::: GIVEN ENTRIES

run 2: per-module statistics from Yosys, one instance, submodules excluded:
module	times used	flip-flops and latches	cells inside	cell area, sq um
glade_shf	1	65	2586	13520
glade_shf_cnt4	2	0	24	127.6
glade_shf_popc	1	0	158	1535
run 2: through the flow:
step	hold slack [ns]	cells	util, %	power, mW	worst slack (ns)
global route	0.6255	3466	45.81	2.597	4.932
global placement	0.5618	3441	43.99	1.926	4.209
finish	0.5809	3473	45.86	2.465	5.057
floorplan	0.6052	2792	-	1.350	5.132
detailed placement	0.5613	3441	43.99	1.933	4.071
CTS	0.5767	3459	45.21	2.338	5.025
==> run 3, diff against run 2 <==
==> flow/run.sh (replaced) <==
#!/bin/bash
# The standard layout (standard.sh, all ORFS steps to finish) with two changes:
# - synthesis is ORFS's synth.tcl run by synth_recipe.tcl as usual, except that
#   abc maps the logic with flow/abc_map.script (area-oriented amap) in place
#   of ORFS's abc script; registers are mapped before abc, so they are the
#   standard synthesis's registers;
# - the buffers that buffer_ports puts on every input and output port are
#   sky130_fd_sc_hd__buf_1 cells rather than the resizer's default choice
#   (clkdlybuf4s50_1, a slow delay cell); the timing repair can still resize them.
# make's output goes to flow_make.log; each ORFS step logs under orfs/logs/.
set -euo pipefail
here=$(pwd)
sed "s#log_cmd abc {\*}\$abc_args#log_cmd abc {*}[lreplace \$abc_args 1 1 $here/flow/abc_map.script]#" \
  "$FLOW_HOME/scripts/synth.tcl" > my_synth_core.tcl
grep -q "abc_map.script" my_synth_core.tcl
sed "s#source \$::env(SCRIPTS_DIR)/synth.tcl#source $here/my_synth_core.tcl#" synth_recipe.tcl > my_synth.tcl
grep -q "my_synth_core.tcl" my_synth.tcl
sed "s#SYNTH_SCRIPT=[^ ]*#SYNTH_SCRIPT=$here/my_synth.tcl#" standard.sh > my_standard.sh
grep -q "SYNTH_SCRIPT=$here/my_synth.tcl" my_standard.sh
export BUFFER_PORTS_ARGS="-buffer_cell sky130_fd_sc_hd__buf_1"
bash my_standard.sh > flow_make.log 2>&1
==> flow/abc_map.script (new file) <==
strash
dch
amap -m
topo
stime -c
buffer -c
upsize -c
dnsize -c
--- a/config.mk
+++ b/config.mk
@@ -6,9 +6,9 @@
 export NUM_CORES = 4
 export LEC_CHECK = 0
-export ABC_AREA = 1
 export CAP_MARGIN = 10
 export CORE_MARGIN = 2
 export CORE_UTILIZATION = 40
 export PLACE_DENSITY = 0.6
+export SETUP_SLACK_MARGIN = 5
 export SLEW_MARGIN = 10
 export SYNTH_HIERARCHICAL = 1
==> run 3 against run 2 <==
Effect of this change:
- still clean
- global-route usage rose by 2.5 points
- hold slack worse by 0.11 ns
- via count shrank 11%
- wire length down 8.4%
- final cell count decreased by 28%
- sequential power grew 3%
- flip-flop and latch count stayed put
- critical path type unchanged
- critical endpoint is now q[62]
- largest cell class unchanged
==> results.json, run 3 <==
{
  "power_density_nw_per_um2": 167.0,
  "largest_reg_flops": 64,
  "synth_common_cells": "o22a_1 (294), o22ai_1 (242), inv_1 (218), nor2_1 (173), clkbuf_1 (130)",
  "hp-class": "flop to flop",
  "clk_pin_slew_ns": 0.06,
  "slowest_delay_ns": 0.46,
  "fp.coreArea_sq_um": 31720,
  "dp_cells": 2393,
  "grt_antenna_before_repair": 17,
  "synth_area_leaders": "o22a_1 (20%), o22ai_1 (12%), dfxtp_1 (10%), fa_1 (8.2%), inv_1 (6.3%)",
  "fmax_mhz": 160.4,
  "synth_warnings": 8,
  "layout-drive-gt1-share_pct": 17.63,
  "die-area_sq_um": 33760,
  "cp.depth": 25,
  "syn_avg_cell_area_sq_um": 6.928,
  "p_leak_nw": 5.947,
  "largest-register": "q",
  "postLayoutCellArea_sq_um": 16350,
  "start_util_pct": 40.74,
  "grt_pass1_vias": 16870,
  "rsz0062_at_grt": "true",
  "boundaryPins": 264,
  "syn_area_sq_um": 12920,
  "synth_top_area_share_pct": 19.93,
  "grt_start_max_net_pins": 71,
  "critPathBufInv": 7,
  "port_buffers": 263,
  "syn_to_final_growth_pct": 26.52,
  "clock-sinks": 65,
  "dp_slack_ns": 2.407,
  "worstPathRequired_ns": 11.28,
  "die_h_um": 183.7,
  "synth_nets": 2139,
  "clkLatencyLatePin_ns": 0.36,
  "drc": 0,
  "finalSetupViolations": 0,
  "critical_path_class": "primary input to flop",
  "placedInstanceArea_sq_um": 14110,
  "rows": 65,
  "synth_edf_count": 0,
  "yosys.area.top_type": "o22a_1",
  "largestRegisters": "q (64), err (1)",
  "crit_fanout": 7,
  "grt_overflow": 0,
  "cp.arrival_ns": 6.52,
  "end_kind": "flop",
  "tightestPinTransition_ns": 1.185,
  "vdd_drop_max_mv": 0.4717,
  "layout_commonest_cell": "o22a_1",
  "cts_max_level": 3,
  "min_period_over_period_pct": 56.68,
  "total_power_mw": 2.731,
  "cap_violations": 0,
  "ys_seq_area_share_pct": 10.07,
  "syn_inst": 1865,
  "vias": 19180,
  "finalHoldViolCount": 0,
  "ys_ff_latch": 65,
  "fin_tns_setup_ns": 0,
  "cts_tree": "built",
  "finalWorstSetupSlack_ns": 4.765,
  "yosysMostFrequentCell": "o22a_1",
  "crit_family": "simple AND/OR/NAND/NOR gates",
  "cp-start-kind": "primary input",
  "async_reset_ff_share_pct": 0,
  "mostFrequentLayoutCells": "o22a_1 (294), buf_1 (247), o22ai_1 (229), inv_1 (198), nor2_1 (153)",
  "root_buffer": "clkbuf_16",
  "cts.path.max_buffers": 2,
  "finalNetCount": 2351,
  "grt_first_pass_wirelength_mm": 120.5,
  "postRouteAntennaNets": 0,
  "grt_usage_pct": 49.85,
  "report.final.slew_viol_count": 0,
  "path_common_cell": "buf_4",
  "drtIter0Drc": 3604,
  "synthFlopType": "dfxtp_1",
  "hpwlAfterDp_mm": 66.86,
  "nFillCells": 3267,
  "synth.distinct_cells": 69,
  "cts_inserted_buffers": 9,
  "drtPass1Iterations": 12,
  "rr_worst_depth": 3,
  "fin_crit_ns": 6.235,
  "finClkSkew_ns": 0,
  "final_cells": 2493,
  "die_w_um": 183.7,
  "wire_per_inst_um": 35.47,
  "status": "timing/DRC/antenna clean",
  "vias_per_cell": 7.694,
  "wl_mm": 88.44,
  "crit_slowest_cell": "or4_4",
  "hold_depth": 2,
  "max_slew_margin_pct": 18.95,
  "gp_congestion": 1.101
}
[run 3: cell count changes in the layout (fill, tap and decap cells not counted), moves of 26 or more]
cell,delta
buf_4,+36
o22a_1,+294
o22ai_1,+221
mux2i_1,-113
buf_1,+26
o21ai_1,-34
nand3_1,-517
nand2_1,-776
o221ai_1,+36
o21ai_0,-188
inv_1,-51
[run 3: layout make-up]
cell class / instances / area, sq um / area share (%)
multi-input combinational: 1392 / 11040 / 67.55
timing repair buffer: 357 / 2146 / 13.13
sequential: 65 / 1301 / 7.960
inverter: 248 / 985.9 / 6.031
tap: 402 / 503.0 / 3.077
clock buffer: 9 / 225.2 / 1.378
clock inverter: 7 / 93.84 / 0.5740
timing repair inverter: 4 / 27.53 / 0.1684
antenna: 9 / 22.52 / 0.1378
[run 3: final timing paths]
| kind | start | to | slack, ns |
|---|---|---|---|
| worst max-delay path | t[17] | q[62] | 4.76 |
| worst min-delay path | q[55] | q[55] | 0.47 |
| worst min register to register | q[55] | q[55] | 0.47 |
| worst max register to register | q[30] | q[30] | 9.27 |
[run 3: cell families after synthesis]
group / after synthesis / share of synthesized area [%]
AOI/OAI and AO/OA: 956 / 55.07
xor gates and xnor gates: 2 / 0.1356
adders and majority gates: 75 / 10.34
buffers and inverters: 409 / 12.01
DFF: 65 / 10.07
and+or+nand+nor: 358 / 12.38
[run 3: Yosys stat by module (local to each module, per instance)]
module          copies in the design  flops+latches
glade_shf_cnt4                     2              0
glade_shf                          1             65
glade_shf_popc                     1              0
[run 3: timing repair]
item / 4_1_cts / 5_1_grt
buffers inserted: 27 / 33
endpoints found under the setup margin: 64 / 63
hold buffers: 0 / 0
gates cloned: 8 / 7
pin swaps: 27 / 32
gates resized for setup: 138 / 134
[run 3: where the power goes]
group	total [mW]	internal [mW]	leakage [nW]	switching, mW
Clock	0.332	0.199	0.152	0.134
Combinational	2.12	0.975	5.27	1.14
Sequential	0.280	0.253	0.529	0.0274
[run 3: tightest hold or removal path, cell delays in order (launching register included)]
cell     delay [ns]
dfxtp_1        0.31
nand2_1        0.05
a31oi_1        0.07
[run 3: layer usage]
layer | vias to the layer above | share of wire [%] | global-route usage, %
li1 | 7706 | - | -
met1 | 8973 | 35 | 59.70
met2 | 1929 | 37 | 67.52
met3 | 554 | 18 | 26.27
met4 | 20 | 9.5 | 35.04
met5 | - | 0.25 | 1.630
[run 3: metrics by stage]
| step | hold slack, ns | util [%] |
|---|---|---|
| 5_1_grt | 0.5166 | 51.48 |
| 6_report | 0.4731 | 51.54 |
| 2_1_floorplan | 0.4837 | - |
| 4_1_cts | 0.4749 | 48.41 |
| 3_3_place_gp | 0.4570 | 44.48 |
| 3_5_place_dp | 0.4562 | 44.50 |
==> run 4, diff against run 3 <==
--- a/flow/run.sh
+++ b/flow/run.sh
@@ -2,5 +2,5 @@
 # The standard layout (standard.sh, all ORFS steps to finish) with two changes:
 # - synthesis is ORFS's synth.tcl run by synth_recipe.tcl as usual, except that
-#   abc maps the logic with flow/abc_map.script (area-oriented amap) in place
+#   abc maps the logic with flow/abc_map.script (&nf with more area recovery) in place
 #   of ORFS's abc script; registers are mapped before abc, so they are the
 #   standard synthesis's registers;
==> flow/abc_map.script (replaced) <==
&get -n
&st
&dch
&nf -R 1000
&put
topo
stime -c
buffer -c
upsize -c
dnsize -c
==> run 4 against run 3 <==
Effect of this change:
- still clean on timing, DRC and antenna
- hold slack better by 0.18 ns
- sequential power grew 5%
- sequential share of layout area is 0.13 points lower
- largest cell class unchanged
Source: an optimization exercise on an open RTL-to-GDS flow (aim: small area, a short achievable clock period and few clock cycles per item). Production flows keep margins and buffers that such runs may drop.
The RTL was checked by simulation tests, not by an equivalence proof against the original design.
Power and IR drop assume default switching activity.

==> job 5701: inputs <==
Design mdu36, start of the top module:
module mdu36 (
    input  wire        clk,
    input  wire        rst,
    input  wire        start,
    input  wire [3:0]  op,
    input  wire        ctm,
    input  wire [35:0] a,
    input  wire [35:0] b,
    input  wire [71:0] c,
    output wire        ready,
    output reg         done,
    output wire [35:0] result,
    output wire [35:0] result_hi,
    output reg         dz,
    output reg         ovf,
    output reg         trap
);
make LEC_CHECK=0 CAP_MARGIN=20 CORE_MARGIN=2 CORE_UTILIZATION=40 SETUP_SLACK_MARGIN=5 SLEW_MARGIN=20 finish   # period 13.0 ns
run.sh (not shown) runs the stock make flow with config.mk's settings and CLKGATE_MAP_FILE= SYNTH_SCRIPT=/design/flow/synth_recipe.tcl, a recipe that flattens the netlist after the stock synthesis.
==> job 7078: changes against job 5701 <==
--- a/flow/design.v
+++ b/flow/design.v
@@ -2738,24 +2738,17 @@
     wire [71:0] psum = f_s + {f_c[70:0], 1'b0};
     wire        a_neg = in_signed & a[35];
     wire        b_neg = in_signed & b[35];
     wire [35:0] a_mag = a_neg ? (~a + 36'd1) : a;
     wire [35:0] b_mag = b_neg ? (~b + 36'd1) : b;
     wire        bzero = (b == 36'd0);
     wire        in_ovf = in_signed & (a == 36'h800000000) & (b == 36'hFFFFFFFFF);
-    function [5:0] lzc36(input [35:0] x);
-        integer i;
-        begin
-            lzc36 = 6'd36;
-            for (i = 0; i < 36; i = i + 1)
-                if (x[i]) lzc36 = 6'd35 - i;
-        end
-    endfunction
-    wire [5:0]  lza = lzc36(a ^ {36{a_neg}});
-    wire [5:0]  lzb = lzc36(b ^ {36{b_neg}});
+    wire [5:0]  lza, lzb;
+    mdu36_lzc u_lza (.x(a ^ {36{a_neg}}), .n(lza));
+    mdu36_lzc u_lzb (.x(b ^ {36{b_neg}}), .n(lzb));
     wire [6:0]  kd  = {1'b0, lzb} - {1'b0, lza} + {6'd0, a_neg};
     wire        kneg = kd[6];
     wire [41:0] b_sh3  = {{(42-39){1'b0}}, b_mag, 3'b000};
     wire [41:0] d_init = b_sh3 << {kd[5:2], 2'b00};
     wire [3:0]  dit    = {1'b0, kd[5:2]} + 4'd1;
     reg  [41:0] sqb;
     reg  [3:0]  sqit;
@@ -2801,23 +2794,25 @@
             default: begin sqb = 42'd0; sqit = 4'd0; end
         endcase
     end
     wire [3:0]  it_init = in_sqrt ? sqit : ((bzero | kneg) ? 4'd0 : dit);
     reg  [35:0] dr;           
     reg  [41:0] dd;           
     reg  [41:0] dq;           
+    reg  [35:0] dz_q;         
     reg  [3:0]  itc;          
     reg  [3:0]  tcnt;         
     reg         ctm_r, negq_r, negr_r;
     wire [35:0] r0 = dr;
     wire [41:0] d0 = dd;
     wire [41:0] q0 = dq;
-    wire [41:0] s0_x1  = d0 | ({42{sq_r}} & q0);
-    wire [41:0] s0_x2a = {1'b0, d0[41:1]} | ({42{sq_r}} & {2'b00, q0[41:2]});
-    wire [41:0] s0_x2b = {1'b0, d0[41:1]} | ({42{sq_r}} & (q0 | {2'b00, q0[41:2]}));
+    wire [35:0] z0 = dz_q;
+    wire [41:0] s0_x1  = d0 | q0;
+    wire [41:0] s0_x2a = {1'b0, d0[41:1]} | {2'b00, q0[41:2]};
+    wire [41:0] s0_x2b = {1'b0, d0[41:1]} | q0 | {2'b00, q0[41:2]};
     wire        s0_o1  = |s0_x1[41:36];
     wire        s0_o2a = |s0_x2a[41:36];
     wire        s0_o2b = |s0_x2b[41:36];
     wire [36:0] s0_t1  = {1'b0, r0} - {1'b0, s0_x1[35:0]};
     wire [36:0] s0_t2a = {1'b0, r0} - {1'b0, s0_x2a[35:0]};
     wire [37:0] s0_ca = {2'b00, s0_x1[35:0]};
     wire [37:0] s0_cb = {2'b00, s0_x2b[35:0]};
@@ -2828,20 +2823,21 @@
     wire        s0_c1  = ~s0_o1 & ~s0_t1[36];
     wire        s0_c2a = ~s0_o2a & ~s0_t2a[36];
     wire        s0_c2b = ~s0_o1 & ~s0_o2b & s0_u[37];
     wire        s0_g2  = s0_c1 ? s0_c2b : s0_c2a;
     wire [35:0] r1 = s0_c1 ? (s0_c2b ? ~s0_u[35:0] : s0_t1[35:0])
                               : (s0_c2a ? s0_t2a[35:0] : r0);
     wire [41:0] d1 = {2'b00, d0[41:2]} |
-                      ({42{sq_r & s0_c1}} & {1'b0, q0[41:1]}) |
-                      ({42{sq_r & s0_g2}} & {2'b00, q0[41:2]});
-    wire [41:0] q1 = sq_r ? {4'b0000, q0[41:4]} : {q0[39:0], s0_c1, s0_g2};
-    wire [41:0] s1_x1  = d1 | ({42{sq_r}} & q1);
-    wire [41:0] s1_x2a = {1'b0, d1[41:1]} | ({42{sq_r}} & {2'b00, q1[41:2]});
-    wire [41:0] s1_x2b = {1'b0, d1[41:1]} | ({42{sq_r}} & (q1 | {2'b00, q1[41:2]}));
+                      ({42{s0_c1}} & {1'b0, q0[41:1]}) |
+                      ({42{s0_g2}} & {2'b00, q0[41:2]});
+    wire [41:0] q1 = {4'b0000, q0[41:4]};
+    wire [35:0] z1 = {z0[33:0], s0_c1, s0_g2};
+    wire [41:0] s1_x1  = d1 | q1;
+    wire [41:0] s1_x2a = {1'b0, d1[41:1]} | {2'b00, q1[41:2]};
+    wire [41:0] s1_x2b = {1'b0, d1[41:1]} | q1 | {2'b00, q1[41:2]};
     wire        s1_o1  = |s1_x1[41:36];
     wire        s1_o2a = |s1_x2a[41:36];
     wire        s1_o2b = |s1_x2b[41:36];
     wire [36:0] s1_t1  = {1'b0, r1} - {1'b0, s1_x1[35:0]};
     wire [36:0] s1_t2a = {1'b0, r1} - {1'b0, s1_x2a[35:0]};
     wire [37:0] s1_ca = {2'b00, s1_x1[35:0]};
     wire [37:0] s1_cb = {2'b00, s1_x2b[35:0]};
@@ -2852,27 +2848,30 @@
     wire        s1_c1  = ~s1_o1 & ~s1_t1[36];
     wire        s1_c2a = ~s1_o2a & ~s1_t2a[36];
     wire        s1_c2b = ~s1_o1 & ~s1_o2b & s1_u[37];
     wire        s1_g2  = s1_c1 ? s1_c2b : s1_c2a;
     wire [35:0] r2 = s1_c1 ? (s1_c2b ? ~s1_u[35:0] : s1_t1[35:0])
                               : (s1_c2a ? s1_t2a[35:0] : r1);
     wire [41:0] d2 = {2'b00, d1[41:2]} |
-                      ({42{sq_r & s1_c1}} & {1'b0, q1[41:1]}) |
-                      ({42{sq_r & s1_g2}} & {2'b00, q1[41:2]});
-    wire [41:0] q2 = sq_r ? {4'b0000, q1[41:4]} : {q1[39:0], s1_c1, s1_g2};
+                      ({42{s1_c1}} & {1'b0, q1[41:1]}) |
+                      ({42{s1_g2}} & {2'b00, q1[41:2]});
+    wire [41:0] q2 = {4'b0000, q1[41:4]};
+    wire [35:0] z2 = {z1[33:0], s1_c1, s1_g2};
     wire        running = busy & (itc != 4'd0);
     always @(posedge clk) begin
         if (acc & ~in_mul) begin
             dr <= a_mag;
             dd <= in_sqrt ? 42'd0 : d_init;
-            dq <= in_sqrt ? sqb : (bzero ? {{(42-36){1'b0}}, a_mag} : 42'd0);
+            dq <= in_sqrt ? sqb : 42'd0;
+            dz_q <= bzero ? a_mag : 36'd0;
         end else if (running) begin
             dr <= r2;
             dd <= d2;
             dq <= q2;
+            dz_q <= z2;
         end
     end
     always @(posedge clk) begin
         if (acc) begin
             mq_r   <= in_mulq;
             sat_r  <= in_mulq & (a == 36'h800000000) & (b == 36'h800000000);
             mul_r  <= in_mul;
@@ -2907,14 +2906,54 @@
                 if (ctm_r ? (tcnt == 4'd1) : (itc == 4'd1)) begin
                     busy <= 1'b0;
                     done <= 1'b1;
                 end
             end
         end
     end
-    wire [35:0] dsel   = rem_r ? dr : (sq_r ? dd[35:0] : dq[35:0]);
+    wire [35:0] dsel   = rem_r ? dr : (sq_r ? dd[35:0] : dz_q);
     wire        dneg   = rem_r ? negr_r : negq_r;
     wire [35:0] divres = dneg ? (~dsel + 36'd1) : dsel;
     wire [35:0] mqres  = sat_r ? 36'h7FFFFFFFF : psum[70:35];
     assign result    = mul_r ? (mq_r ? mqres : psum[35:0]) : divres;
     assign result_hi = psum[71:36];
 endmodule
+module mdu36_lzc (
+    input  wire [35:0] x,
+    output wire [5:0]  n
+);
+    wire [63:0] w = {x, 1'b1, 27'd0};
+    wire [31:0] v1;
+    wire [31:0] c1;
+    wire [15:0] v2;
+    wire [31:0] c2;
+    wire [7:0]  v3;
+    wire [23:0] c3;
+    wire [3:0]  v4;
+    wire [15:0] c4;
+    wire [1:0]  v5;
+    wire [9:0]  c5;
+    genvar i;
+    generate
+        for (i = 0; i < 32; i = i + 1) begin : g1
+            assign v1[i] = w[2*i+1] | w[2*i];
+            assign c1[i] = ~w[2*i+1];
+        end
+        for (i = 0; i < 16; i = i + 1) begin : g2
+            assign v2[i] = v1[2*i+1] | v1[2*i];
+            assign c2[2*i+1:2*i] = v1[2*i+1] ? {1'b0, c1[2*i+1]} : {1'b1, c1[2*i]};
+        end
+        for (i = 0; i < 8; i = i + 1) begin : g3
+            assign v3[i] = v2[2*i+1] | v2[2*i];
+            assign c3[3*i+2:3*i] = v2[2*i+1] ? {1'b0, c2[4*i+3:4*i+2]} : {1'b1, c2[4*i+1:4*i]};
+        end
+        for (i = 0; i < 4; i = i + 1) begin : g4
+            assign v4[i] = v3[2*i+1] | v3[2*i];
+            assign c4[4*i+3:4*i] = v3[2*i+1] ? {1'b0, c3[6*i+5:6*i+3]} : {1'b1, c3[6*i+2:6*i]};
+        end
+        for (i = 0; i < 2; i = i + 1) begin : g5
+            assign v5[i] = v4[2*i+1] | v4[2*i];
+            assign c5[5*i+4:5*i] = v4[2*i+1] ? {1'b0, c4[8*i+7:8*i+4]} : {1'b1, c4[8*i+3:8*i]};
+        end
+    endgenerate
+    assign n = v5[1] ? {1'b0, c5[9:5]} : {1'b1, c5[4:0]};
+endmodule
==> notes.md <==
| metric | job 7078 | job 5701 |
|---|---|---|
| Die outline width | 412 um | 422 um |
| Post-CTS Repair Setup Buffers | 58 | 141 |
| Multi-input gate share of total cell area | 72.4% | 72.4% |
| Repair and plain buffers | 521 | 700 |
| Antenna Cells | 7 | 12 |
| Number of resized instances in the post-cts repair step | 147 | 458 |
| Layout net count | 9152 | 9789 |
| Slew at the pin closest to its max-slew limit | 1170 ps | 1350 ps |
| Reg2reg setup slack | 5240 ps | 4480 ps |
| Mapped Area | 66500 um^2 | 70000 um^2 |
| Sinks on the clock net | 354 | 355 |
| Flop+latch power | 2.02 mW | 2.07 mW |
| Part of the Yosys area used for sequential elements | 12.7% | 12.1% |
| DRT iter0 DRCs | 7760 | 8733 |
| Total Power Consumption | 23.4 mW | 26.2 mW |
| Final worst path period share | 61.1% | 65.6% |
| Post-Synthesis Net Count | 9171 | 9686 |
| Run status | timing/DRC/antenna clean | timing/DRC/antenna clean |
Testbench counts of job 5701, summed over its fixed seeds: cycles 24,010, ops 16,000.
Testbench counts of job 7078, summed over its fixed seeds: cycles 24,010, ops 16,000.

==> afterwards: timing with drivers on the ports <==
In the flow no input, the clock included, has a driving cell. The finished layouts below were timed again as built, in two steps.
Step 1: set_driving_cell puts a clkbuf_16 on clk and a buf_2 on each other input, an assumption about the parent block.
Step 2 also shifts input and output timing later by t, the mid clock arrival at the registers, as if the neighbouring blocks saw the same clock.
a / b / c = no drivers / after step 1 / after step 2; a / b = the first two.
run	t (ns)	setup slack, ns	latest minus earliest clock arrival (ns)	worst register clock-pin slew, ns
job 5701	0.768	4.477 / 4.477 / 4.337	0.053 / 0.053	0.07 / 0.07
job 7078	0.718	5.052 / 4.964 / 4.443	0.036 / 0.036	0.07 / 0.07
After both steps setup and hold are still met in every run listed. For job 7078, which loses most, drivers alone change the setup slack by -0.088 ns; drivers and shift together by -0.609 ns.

::::::

#### [TASK PROMPT]
In the entries above, find the line with "run 3 against" and the line with "o22ai_1 (242), inv_1", then set down exactly those two and every line between them, nothing else.

#### [SOLVED PROBLEM]
==> run 3 against run 2 <==
Effect of this change:
- still clean
- global-route usage rose by 2.5 points
- hold slack worse by 0.11 ns
- via count shrank 11%
- wire length down 8.4%
- final cell count decreased by 28%
- sequential power grew 3%
- flip-flop and latch count stayed put
- critical path type unchanged
- critical endpoint is now q[62]
- largest cell class unchanged
==> results.json, run 3 <==
{
  "power_density_nw_per_um2": 167.0,
  "largest_reg_flops": 64,
  "synth_common_cells": "o22a_1 (294), o22ai_1 (242), inv_1 (218), nor2_1 (173), clkbuf_1 (130)",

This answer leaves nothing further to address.